━━━━━ Input data ━━━━━

===== src/design/pov_pkg.sv =====
package pov_pkg;

    // spi frame layout, opcode byte first
    localparam int OPCODE_BITS = 8;
    localparam int FRAME_BITS = 56;
    localparam int PAYLOAD_BITS = FRAME_BITS - OPCODE_BITS;

    // bit counter saturates one past a full frame
    localparam int FRAME_CNT_BITS = $clog2(FRAME_BITS + 2);

    // driver chain word sizes
    localparam int CONF_BITS = 48;
    localparam int LEDS_PER_COLUMN = 10;
    localparam int COLUMN_BITS = LEDS_PER_COLUMN * 3;
    localparam int ROTATION_BITS = 16;

    localparam int COUNT_BITS = 8;

    typedef enum logic [OPCODE_BITS-1:0] {
        OP_CONFIG   = 8'h01,
        OP_COLUMN   = 8'h02,
        OP_ROTATION = 8'h03
    } opcode_t;

    // function control word for the drivers
    typedef logic [CONF_BITS-1:0] conf_t;

    // one column, 10 leds x rgb
    typedef logic [COLUMN_BITS-1:0] column_t;

    typedef logic [ROTATION_BITS-1:0] rotation_t;

    // column uses the low 30 bits, rotation the low 16
    typedef logic [PAYLOAD_BITS-1:0] payload_t;

    // wraps on overflow
    typedef logic [COUNT_BITS-1:0] count_t;

endpackage


===== src/design/cmd_if.sv =====
interface cmd_if import pov_pkg::*; ();

    // four-phase handshake
    logic req;
    logic ack;

    // held stable by the issuer while req is high
    opcode_t  op;
    payload_t payload;

    modport issuer (
        output req,
        output op,
        output payload,
        input  ack
    );

    modport performer (
        input  req,
        input  op,
        input  payload,
        output ack
    );

endinterface


===== src/design/spi_frame_rx.sv =====
module spi_frame_rx import pov_pkg::*; (
    input  logic                  clock_33,
    input  logic                  nrst,
    input  logic                  spi_clk,
    input  logic                  spi_ss,
    input  logic                  spi_mosi,
    input  logic                  frame_take,
    output logic                  frame_valid,
    output logic [FRAME_BITS-1:0] frame_data,
    output logic                  overrun_pulse
);

    logic                      clk_meta, clk_sync, clk_prev;
    logic                      ss_meta, ss_sync, ss_prev;
    logic                      mosi_meta, mosi_sync;
    logic                      clk_rise;
    logic                      ss_release;
    logic                      frame_end;
    logic                      hold_full;
    logic [FRAME_CNT_BITS-1:0] bit_cnt;
    logic [FRAME_BITS-1:0]     shift_reg;

    // two-flop synchronizers, ss idles high
    always_ff @(posedge clock_33 or negedge nrst) begin
        if (!nrst) begin
            clk_meta  <= 1'b0;
            clk_sync  <= 1'b0;
            clk_prev  <= 1'b0;
            ss_meta   <= 1'b1;
            ss_sync   <= 1'b1;
            ss_prev   <= 1'b1;
            mosi_meta <= 1'b0;
            mosi_sync <= 1'b0;
        end else begin
            clk_meta  <= spi_clk;
            clk_sync  <= clk_meta;
            clk_prev  <= clk_sync;
            ss_meta   <= spi_ss;
            ss_sync   <= ss_meta;
            ss_prev   <= ss_sync;
            mosi_meta <= spi_mosi;
            mosi_sync <= mosi_meta;
        end
    end

    assign clk_rise   = clk_sync & ~clk_prev & ~ss_sync;
    assign ss_release = ss_sync & ~ss_prev;

    // pending frame that the decoder is not taking this cycle
    assign hold_full = frame_valid & ~frame_take;

    always_ff @(posedge clock_33 or negedge nrst) begin
        if (!nrst) begin
            bit_cnt       <= '0;
            frame_end     <= 1'b0;
            frame_valid   <= 1'b0;
            overrun_pulse <= 1'b0;
        end else begin
            overrun_pulse <= 1'b0;
            frame_end     <= ss_release && (bit_cnt == FRAME_CNT_BITS'(FRAME_BITS));
            if (ss_sync) begin
                bit_cnt <= '0;
            end else if (clk_rise && bit_cnt != FRAME_CNT_BITS'(FRAME_BITS + 1)) begin
                bit_cnt <= bit_cnt + 1'b1;
            end
            // a second completed frame is dropped
            if (frame_end) begin
                if (hold_full) begin
                    overrun_pulse <= 1'b1;
                end else begin
                    frame_valid <= 1'b1;
                end
            end else if (frame_take) begin
                frame_valid <= 1'b0;
            end
        end
    end

    // msb arrives first
    always_ff @(posedge clock_33) begin
        if (clk_rise) begin
            shift_reg <= {shift_reg[FRAME_BITS-2:0], mosi_sync};
        end
        if (frame_end && !hold_full) begin
            frame_data <= shift_reg;
        end
    end

endmodule


===== src/design/command_decoder.sv =====
module command_decoder import pov_pkg::*; (
    input  logic                  clock_33,
    input  logic                  nrst,
    input  logic                  frame_valid,
    input  logic [FRAME_BITS-1:0] frame_data,
    output logic                  frame_take,
    output logic                  bad_pulse,
    output logic                  idle,
    cmd_if.issuer                 cmd
);

    typedef enum logic [1:0] {
        DEC_IDLE,
        DEC_REQ,
        DEC_RELEASE
    } dec_state_t;

    dec_state_t             state;
    logic [OPCODE_BITS-1:0] opcode_raw;
    logic                   op_known;
    logic                   accept;

    assign opcode_raw = frame_data[FRAME_BITS-1 -: OPCODE_BITS];

    always_comb begin
        case (opcode_raw)
            OP_CONFIG, OP_COLUMN, OP_ROTATION: op_known = 1'b1;
            default:                           op_known = 1'b0;
        endcase
    end

    // frame is taken as soon as the decoder is free
    assign accept     = (state == DEC_IDLE) & frame_valid;
    assign frame_take = accept;
    assign bad_pulse  = accept & ~op_known;
    assign idle       = (state == DEC_IDLE);

    always_ff @(posedge clock_33 or negedge nrst) begin
        if (!nrst) begin
            state   <= DEC_IDLE;
            cmd.req <= 1'b0;
        end else begin
            case (state)
                DEC_IDLE: begin
                    if (accept && op_known) begin
                        cmd.req <= 1'b1;
                        state   <= DEC_REQ;
                    end
                end
                DEC_REQ: begin
                    if (cmd.ack) begin
                        cmd.req <= 1'b0;
                        state   <= DEC_RELEASE;
                    end
                end
                // wait for the executor to drop ack
                DEC_RELEASE: begin
                    if (!cmd.ack) begin
                        state <= DEC_IDLE;
                    end
                end
                default: state <= DEC_IDLE;
            endcase
        end
    end

    always_ff @(posedge clock_33) begin
        if (accept && op_known) begin
            cmd.op      <= opcode_t'(opcode_raw);
            cmd.payload <= frame_data[PAYLOAD_BITS-1:0];
        end
    end

endmodule


===== src/design/driver_shifter.sv =====
module driver_shifter #(
    parameter type word_t = logic [7:0]
) (
    input  logic  clock_33,
    input  logic  nrst,
    input  logic  start,
    input  word_t word,
    output logic  busy,
    output logic  sclk,
    output logic  sin
);

    typedef logic [$clog2($bits(word_t) + 1)-1:0] cnt_t;

    word_t shift_reg;
    cnt_t  bit_cnt;
    logic  load;

    // start during a word is ignored
    assign load = start & ~busy;
    assign busy = (bit_cnt != '0);

    // msb first, low once the word is done
    assign sin = busy & shift_reg[$bits(word_t)-1];

    // two cycles per bit, sclk high in the second
    always_ff @(posedge clock_33 or negedge nrst) begin
        if (!nrst) begin
            bit_cnt <= '0;
            sclk    <= 1'b0;
        end else if (load) begin
            bit_cnt <= cnt_t'($bits(word_t));
            sclk    <= 1'b0;
        end else if (busy) begin
            sclk <= ~sclk;
            if (sclk) begin
                bit_cnt <= bit_cnt - 1'b1;
            end
        end
    end

    // next bit appears as sclk falls
    always_ff @(posedge clock_33) begin
        if (load) begin
            shift_reg <= word;
        end else if (busy && sclk) begin
            shift_reg <= shift_reg << 1;
        end
    end

endmodule


===== src/design/display_executor.sv =====
module display_executor import pov_pkg::*; (
    input  logic      clock_33,
    input  logic      nrst,
    cmd_if.performer  cmd,
    output logic      sclk,
    output logic      sin,
    output logic      lat,
    output conf_t     conf,
    output rotation_t rotation,
    output logic      column_pulse,
    output logic      sync_pulse
);

    typedef enum logic [1:0] {
        EX_IDLE,
        EX_SHIFT,
        EX_LATCH,
        EX_ACK
    } ex_state_t;

    ex_state_t state;
    logic      start_conf, start_column;
    logic      conf_busy, column_busy;
    logic      conf_sclk, column_sclk;
    logic      conf_sin, column_sin;
    logic      shift_busy;

    assign start_conf   = (state == EX_IDLE) & cmd.req & (cmd.op == OP_CONFIG);
    assign start_column = (state == EX_IDLE) & cmd.req & (cmd.op == OP_COLUMN);

    driver_shifter #(.word_t(conf_t)) conf_shifter (
        .clock_33 (clock_33),
        .nrst     (nrst),
        .start    (start_conf),
        .word     (cmd.payload),
        .busy     (conf_busy),
        .sclk     (conf_sclk),
        .sin      (conf_sin)
    );

    driver_shifter #(.word_t(column_t)) column_shifter (
        .clock_33 (clock_33),
        .nrst     (nrst),
        .start    (start_column),
        .word     (cmd.payload[COLUMN_BITS-1:0]),
        .busy     (column_busy),
        .sclk     (column_sclk),
        .sin      (column_sin)
    );

    // idle shifter holds both lines low
    assign sclk       = conf_sclk | column_sclk;
    assign sin        = conf_sin | column_sin;
    assign shift_busy = conf_busy | column_busy;

    always_ff @(posedge clock_33 or negedge nrst) begin
        if (!nrst) begin
            state        <= EX_IDLE;
            cmd.ack      <= 1'b0;
            lat          <= 1'b0;
            conf         <= '0;
            rotation     <= '0;
            column_pulse <= 1'b0;
            sync_pulse   <= 1'b0;
        end else begin
            column_pulse <= 1'b0;
            sync_pulse   <= 1'b0;
            case (state)
                EX_IDLE: begin
                    if (cmd.req) begin
                        if (cmd.op == OP_ROTATION) begin
                            // no shifting, new sweep starts here
                            rotation   <= cmd.payload[ROTATION_BITS-1:0];
                            sync_pulse <= 1'b1;
                            cmd.ack    <= 1'b1;
                            state      <= EX_ACK;
                        end else begin
                            state <= EX_SHIFT;
                        end
                    end
                end
                EX_SHIFT: begin
                    if (!shift_busy) begin
                        lat   <= 1'b1;
                        state <= EX_LATCH;
                        if (cmd.op == OP_CONFIG) begin
                            conf <= cmd.payload;
                        end
                    end
                end
                EX_LATCH: begin
                    lat          <= 1'b0;
                    cmd.ack      <= 1'b1;
                    column_pulse <= (cmd.op == OP_COLUMN);
                    state        <= EX_ACK;
                end
                EX_ACK: begin
                    if (!cmd.req) begin
                        cmd.ack <= 1'b0;
                        state   <= EX_IDLE;
                    end
                end
                default: state <= EX_IDLE;
            endcase
        end
    end

endmodule


===== src/design/frame_status.sv =====
module frame_status import pov_pkg::*; (
    input  logic   clock_33,
    input  logic   nrst,
    input  logic   column_pulse,
    input  logic   sync_pulse,
    input  logic   bad_pulse,
    input  logic   overrun_pulse,
    output count_t column_count,
    output count_t bad_frames,
    output logic   overrun
);

    always_ff @(posedge clock_33 or negedge nrst) begin
        if (!nrst) begin
            column_count <= '0;
            bad_frames   <= '0;
            overrun      <= 1'b0;
        end else begin
            // columns since the last rotation sync
            if (sync_pulse) begin
                column_count <= '0;
            end else if (column_pulse) begin
                column_count <= column_count + 1'b1;
            end
            if (bad_pulse) begin
                bad_frames <= bad_frames + 1'b1;
            end
            // sticky until reset
            if (overrun_pulse) begin
                overrun <= 1'b1;
            end
        end
    end

endmodule


===== src/design/pov_display_core.sv =====
module pov_display_core import pov_pkg::*; (
    input  logic      clock_33,
    input  logic      nrst,
    input  logic      spi_clk,
    input  logic      spi_ss,
    input  logic      spi_mosi,
    output logic      sclk,
    output logic      sin,
    output logic      lat,
    output conf_t     conf,
    output rotation_t rotation,
    output count_t    column_count,
    output count_t    bad_frames,
    output logic      overrun,
    output logic      driver_ready
);

    logic                  frame_valid;
    logic [FRAME_BITS-1:0] frame_data;
    logic                  frame_take;
    logic                  overrun_pulse;
    logic                  bad_pulse;
    logic                  decoder_idle;
    logic                  column_pulse;
    logic                  sync_pulse;

    cmd_if cmd ();

    spi_frame_rx i_spi_frame_rx (
        .clock_33      (clock_33),
        .nrst          (nrst),
        .spi_clk       (spi_clk),
        .spi_ss        (spi_ss),
        .spi_mosi      (spi_mosi),
        .frame_take    (frame_take),
        .frame_valid   (frame_valid),
        .frame_data    (frame_data),
        .overrun_pulse (overrun_pulse)
    );

    command_decoder i_command_decoder (
        .clock_33    (clock_33),
        .nrst        (nrst),
        .frame_valid (frame_valid),
        .frame_data  (frame_data),
        .frame_take  (frame_take),
        .bad_pulse   (bad_pulse),
        .idle        (decoder_idle),
        .cmd         (cmd.issuer)
    );

    display_executor i_display_executor (
        .clock_33     (clock_33),
        .nrst         (nrst),
        .cmd          (cmd.performer),
        .sclk         (sclk),
        .sin          (sin),
        .lat          (lat),
        .conf         (conf),
        .rotation     (rotation),
        .column_pulse (column_pulse),
        .sync_pulse   (sync_pulse)
    );

    frame_status i_frame_status (
        .clock_33      (clock_33),
        .nrst          (nrst),
        .column_pulse  (column_pulse),
        .sync_pulse    (sync_pulse),
        .bad_pulse     (bad_pulse),
        .overrun_pulse (overrun_pulse),
        .column_count  (column_count),
        .bad_frames    (bad_frames),
        .overrun       (overrun)
    );

    // nothing pending, nothing in execution
    assign driver_ready = ~frame_valid & decoder_idle & ~cmd.ack;

endmodule


===== config.mk =====
export PLATFORM = sky130hd
export DESIGN_NAME = pov_display_core
export DESIGN_NICKNAME = d
export VERILOG_FILES = /design/src/design/pov_pkg.sv /design/src/design/cmd_if.sv /design/src/design/spi_frame_rx.sv /design/src/design/command_decoder.sv /design/src/design/driver_shifter.sv /design/src/design/display_executor.sv /design/src/design/frame_status.sv /design/src/design/pov_display_core.sv
export SDC_FILE = /design/constraint.sdc
export NUM_CORES = 1
export LEC_CHECK = 0
export BUFFER_PORTS_ARGS = -buffer_cell sky130_fd_sc_hd__buf_2
export CAP_MARGIN = 0
export CELL_PAD_IN_SITES_DETAIL_PLACEMENT = 0
export CELL_PAD_IN_SITES_GLOBAL_PLACEMENT = 2
export CORE_ASPECT_RATIO = 1.75
export CORE_MARGIN = 2
export CORE_UTILIZATION = 41
export DETAILED_ROUTE_END_ITERATION = 10
export PLACE_DENSITY_LB_ADDON = 0.2
export SYNTH_ARGS = -nofsm -noshare
export SYNTH_HDL_FRONTEND = slang
export SYNTH_SLANG_ARGS = --single-unit

===== constraint.sdc =====
create_clock -name clock_33 -period 5.9 [get_ports clock_33]
set_input_delay 0.59 -clock clock_33 [delete_from_list [all_inputs] [get_ports clock_33]]
set_output_delay 0.59 -clock clock_33 [all_outputs]
set_load 0.01 [all_outputs]

==> impl_metrics.json <==
{
  "outcome": "finished, final reports clean",
  "syn2layout_area_growth_pct": 15.0,
  "cp_max_fo": 5,
  "fin_tns_setup_ns": 0,
  "power_density_mw_per_mm2": 320,
  "post_cts_buffers": 0,
  "synth-seq-cells": 366,
  "grt_start_max_net_pins": 63,
  "placed_area_mm2": 0.0144,
  "critPathRequiredTime_ns": 5.31,
  "rsz0062_at_grt": "false",
  "cts_tree": "yes",
  "cts_buffers": 34,
  "finalSetupViolCount": 0,
  "max_freq_mhz": 343,
  "period_needed_ns": 2.91,
  "fill_cells": 2707,
  "vdd_drop_max_v": 0.000209,
  "drtIter0Drc": 223,
  "synthFlopType": "edfxtp_1",
  "post-route-period-util": 0.494,
  "mappedNetlistArea_mm2": 0.0135,
  "clock-sinks": 366,
  "fp.coreArea_mm2": 0.0323,
  "multiInputGateArea_mm2": 0.00288,
  "final_common_cell": "edfxtp_1",
  "die_x_um": 141,
  "clk_latency_ns": 0.52,
  "hold_viol": 0,
  "first_pass_iters": 4,
  "cts_buffer_depth": 3,
  "worstMarginPinSlew_ns": 0.842,
  "path_clk_slew_ns": 0.07,
  "critPathLaunchType": "register",
  "grt_pass1_wl_um": 37900,
  "regArea_mm2": 0.0104,
  "die_h_um": 244,
  "hold_slack_ns": 0.140,
  "ctsHoldBuffers": 0,
  "track_usage": 0.139,
  "synth-async-reset-ratio": 0.328,
  "ys_types": 58,
  "design_area_mm2": 0.0155,
  "drv_slew": 0,
  "wl_per_cell_um": 18.2,
  "worst-r2r-setup-slack_ns": 3.16,
  "vias": 6327,
  "drive_gt1_frac": 0.336,
  "grt_pass1_vias": 7041,
  "io_pins": 90,
  "mostFrequentLayoutCells": "246 x edfxtp_1, 117 x dfrtp_1, 106 x mux2_2, 88 x buf_2, 37 x clkbuf_16",
  "htreeDepth": 2,
  "avgViaCountPerCell": 5.03,
  "synthesis.nets": 733,
  "syn_inst": 716,
  "cp-end-kind": "primary output",
  "overflow": 0,
  "hpwl_um": 14000,
  "synth_edf_count": 246,
  "place.gp.congestion": 0.767,
  "ant_nets": 0,
  "worst_ep_arrival_time_ns": 2.32,
  "fin_nets": 850,
  "fin_worst_skew_ns": 0.0132,
  "drt_wl_total_um": 23000,
  "synth-seq-area-share": 0.772,
  "min_path_type": "in -> async",
  "critical_path_class": "reg -> out",
  "fp-row-count": 87,
  "n_antenna_cell": 0,
  "drcViolationCount": 0,
  "port_buffers": 89,
  "total_power_uw": 4950,
  "leakage_uw": 0.00581,
  "cts_resized": 0,
  "root_buffer": "clkbuf_16",
  "drv_cap": 0,
  "ys_warn_count": 0,
  "max_slew_margin": 0.439,
  "start_util": 0.416,
  "die_area_mm2": 0.0343,
  "postSynthAreaPerCell_um2": 18.8,
  "antenna_found_initial": 0
}
## final cells by class
class                           instances  share of cell area
Multi-Input combinational cell        315               0.186
Sequential cell                       366               0.672
Tap cell                              400              0.0323
Clock inverter                         14             0.00760
Inverter                               17             0.00412
Clock buffer                           48              0.0644
Timing Repair Buffer                   99              0.0338
## kinds of logic (layout without fill, tap and decap cells)
kind of cell / count (synthesis) / after routing / share of synthesized area
compound gates: 30 / 30 / 0.0153
simple gates: 109 / 109 / 0.0500
flops: 366 / 366 / 0.772
xor+xnor: 17 / 17 / 0.0111
mux: 147 / 147 / 0.125
buf+inv: 35 / 178 / 0.0147
fa+ha+maj: 12 / 12 / 0.0112
## per-layer routing
layer	wire length, µm	up-vias	global-route usage
met1	9190	3246	0.162
met2	12300	109	0.252
met4	536	0	0.0485
li1	-	2933	-
met3	975	39	0.0309
met5	0	-	0
## cell usage after synthesis, types with 2 or more instances
cell	n	area, µm²
edfxtp_1	246	7390
dfrtp_1	117	2930
mux2_2	106	1190
mux2_1	26	293
nand2_1	22	82.6
nor2_1	18	67.6
inv_1	17	63.8
ha_1	12	150
nand3_1	12	60.1
mux2_4	10	150
xnor2_1	9	78.8
o21ai_0	8	40.0
xor2_1	8	70.1
buf_6	7	78.8
and2_1	6	37.5
nand4_1	6	37.5
nor3_1	6	30.0
and3_1	5	31.3
buf_2	5	25.0
mux2i_1	5	50.1
a21oi_1	4	20.0
clkbuf_1	4	15.0
nand2b_1	4	25.0
a31oi_1	3	18.8
dfstp_2	3	78.8
nor2b_1	3	18.8
or2_2	3	18.8
or4_1	3	22.5
a211o_1	2	17.5
buf_4	2	15.0
nand4b_1	2	17.5
nor3b_1	2	15.0
nor4_1	2	12.5
nor4_4	2	42.5
o31ai_1	2	15.0
or3_1	2	12.5
## final timing paths
check                                                        startpoint                                            end  cells past startpoint
max                        i_display_executor.column_shifter.bit_cnt[0]                                            sin                      5
min                                                                nrst                 i_frame_status.column_count[7]                      1
max reg2reg                  i_display_executor.conf_shifter.bit_cnt[0]  i_display_executor.conf_shifter.shift_reg[19]                      7
min reg2reg                                     i_spi_frame_rx.clk_meta                        i_spi_frame_rx.clk_sync                      0
max in group asynchronous                                          nrst                    i_display_executor.conf[32]                      2
min in group clock_33                                            spi_ss                         i_spi_frame_rx.ss_meta                      1
## where the power goes
part	internal, µW	switching [µW]	leakage (µW)
Combinational	4.37	25.3	0.00173
Sequential	2740	6.41	0.00352
Clock	1270	907	0.000557
## critical path: stages (launching register included)
cell,delay (ns)
dfrtp_1,0.41
inv_1,0.07
ha_1,0.21
or4b_2,0.69
a22o_1,0.27
buf_2,0.16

━━━━━

Goal of the exercise: Where the word "instances" occurs in a line of the records, copy that line.

Your solution:
class                           instances  share of cell area
## cell usage after synthesis, types with 2 or more instances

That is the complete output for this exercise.